(PROBLEM TO SOLVE):
Pick each line that has "timing" out of the records.
*** Opening DATASET CONTENT ***
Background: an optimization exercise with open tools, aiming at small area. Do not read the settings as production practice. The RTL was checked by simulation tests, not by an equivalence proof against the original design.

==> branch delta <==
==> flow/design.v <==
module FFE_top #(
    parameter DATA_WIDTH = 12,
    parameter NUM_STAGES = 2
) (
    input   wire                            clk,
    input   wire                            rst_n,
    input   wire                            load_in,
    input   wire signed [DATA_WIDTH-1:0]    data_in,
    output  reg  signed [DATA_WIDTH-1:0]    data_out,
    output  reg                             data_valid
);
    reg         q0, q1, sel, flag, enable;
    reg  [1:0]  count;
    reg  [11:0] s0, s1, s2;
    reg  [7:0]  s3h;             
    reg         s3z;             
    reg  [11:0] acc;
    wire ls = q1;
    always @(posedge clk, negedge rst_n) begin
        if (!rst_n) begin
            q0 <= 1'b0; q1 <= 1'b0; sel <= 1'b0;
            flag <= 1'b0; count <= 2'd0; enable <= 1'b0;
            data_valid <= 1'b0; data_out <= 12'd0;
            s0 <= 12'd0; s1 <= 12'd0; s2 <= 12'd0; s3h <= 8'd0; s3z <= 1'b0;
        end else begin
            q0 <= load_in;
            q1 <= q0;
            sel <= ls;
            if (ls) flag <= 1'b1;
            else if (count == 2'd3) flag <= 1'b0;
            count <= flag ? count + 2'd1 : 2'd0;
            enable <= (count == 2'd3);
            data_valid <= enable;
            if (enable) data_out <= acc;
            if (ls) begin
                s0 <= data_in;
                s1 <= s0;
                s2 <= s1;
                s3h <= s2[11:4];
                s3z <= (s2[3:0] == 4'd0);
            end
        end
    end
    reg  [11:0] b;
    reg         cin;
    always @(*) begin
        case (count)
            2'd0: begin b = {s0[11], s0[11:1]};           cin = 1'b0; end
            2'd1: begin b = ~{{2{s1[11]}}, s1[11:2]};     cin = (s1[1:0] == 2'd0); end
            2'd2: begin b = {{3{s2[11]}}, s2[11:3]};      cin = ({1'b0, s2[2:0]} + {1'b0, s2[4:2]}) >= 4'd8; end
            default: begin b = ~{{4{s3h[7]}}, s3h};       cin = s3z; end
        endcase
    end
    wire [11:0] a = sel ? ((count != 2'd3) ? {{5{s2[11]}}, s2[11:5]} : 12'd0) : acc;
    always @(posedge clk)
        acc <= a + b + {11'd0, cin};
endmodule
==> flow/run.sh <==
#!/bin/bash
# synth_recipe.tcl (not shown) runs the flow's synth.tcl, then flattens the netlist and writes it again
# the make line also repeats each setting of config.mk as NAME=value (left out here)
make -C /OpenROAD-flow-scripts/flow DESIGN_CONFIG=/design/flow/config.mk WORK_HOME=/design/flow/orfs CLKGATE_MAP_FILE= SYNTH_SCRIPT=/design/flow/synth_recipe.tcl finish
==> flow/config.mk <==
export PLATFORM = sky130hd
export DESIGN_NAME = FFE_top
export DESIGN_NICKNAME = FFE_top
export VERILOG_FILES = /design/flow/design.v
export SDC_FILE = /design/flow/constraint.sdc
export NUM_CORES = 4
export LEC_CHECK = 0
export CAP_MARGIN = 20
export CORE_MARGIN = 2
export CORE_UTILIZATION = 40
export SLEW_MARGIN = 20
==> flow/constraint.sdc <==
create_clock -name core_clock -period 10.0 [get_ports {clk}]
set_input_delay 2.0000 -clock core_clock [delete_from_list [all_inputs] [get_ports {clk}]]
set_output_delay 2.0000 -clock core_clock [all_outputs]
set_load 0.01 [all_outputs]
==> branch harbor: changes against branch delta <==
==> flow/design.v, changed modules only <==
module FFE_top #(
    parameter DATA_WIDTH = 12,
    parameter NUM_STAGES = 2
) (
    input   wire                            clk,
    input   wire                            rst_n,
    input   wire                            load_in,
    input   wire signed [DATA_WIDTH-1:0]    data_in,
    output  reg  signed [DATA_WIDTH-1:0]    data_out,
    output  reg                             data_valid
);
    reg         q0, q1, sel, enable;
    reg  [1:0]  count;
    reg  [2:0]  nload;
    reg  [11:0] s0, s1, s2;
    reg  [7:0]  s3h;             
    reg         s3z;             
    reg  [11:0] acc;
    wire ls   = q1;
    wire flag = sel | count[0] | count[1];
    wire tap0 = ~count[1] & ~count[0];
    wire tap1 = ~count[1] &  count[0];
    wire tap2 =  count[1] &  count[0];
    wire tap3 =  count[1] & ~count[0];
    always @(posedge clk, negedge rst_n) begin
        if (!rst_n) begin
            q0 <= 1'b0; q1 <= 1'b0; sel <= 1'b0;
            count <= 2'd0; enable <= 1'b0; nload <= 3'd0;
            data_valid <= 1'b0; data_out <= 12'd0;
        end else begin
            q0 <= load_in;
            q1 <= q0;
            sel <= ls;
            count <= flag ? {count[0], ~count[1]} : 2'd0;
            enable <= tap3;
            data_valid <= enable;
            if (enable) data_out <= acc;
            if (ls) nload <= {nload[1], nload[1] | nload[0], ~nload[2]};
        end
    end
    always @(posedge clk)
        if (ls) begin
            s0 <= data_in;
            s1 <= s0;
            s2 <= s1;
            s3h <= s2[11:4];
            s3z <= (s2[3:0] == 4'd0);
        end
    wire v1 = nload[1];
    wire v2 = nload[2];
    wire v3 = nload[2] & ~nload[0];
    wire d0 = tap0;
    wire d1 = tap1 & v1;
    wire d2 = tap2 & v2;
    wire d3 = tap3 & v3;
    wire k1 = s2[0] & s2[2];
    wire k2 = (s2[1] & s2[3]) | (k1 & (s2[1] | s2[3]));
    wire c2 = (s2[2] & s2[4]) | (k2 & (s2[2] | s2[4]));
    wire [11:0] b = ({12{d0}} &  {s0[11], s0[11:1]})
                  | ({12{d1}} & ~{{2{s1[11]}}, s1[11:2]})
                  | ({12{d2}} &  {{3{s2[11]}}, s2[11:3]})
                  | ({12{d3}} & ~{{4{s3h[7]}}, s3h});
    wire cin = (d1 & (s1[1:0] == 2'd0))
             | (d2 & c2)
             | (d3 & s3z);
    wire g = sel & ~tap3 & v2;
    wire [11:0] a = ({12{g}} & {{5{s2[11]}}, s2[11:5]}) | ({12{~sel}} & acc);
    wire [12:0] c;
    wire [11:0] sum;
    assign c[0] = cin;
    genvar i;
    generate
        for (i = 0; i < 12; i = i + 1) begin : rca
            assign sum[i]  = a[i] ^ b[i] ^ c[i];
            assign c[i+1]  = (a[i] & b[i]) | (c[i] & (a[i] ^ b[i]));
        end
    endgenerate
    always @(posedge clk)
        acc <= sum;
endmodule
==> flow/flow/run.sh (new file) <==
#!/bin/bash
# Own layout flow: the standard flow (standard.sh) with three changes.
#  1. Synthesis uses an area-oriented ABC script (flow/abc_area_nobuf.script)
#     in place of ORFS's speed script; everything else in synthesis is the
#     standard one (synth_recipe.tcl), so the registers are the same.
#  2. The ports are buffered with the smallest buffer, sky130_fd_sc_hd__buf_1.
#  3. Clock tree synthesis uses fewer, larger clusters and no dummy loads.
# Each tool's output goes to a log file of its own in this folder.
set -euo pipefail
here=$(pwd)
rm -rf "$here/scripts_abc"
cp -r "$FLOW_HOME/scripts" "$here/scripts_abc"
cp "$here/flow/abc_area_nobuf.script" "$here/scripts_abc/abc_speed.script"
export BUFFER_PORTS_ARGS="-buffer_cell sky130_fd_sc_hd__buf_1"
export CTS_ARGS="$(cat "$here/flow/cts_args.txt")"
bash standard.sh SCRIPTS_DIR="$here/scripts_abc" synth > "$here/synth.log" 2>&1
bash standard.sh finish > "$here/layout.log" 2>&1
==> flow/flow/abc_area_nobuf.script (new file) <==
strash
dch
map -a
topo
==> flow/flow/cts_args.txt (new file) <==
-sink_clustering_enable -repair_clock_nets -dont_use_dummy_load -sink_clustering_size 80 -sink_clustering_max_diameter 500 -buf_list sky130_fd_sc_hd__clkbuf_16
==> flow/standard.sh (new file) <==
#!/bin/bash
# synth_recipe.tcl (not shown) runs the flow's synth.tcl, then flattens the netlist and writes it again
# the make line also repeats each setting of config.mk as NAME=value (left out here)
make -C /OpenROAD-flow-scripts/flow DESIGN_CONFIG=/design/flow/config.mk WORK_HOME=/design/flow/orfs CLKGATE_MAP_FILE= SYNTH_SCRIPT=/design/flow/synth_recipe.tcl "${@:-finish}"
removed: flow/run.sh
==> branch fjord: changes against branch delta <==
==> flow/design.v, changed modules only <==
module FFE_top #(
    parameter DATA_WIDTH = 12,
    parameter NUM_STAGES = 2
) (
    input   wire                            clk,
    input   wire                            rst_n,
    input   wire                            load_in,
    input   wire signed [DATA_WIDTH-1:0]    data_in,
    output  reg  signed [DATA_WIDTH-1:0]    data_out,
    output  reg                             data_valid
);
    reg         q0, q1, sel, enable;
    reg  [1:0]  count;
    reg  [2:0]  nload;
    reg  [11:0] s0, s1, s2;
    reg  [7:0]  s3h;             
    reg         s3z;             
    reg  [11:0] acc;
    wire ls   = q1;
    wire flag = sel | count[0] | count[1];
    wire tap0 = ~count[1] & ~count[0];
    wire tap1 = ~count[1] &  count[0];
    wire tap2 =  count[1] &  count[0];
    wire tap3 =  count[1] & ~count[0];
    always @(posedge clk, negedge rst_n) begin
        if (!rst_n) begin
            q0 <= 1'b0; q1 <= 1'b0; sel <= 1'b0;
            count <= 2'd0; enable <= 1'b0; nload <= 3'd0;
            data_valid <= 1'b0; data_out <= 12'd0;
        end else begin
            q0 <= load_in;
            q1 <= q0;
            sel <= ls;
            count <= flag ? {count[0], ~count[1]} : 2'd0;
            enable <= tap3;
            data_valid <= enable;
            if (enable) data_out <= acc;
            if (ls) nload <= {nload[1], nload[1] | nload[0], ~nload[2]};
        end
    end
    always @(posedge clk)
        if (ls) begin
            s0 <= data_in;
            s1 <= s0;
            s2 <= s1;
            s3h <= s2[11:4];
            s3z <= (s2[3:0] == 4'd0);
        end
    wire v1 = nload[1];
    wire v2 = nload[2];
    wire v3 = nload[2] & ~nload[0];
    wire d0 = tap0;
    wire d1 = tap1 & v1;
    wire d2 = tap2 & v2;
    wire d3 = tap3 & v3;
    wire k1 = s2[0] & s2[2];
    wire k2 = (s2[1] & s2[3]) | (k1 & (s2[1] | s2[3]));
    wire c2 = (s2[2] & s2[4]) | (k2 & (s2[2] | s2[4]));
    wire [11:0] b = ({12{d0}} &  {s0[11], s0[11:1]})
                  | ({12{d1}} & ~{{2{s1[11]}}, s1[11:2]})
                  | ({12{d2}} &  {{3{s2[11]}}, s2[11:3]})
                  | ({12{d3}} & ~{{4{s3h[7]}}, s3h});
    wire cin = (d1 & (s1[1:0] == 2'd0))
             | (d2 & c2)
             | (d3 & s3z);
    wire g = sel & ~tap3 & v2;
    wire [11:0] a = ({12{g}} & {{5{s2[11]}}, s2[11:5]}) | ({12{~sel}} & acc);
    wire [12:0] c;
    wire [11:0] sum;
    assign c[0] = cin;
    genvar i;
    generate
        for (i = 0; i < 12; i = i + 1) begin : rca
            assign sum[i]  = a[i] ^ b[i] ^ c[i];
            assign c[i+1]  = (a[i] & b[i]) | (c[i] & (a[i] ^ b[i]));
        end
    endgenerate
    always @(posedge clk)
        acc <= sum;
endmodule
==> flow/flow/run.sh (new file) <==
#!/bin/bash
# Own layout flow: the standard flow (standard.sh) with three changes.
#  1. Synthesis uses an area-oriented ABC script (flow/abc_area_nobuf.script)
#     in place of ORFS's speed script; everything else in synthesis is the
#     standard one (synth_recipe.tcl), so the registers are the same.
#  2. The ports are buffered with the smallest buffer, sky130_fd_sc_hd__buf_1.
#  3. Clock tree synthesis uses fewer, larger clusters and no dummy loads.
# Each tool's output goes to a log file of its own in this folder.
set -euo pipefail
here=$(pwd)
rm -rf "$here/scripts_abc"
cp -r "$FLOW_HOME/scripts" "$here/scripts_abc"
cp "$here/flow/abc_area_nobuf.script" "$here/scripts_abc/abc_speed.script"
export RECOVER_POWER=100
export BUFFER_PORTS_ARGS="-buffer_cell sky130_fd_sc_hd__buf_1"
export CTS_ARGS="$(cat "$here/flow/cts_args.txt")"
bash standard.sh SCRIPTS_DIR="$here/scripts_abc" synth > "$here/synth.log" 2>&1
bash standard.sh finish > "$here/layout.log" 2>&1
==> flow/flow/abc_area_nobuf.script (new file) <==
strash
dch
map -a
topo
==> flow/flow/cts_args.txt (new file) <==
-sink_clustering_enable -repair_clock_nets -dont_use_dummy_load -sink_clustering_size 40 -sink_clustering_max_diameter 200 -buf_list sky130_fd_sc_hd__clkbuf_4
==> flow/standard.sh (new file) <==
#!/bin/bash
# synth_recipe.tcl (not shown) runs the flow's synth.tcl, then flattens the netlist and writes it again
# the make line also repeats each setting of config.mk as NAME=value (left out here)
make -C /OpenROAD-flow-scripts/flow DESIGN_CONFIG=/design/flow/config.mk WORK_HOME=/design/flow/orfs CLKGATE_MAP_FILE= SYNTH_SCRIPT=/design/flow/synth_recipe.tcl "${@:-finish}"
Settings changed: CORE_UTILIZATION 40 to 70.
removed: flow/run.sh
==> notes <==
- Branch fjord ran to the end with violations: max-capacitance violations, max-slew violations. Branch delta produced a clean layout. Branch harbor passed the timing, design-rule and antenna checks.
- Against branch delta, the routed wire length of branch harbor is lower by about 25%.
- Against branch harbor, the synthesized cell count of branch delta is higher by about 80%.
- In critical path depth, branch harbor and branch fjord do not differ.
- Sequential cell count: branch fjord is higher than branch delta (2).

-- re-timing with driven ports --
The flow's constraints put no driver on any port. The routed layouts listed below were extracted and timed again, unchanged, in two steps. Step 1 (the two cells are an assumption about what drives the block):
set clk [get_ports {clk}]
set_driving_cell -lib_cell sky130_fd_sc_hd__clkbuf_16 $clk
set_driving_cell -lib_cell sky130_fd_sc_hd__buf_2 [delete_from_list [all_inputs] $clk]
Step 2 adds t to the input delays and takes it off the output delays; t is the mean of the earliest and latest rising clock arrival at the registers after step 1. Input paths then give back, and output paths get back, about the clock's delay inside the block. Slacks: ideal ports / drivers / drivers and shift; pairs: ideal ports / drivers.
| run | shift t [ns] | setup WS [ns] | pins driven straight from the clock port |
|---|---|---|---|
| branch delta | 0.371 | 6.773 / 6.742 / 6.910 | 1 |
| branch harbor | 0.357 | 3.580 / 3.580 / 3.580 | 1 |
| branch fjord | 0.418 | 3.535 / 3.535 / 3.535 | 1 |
*** Closing DATASET CONTENT ***
(OUTPUT):
- Branch fjord ran to the end with violations: max-capacitance violations, max-slew violations. Branch delta produced a clean layout. Branch harbor passed the timing, design-rule and antenna checks.
-- re-timing with driven ports --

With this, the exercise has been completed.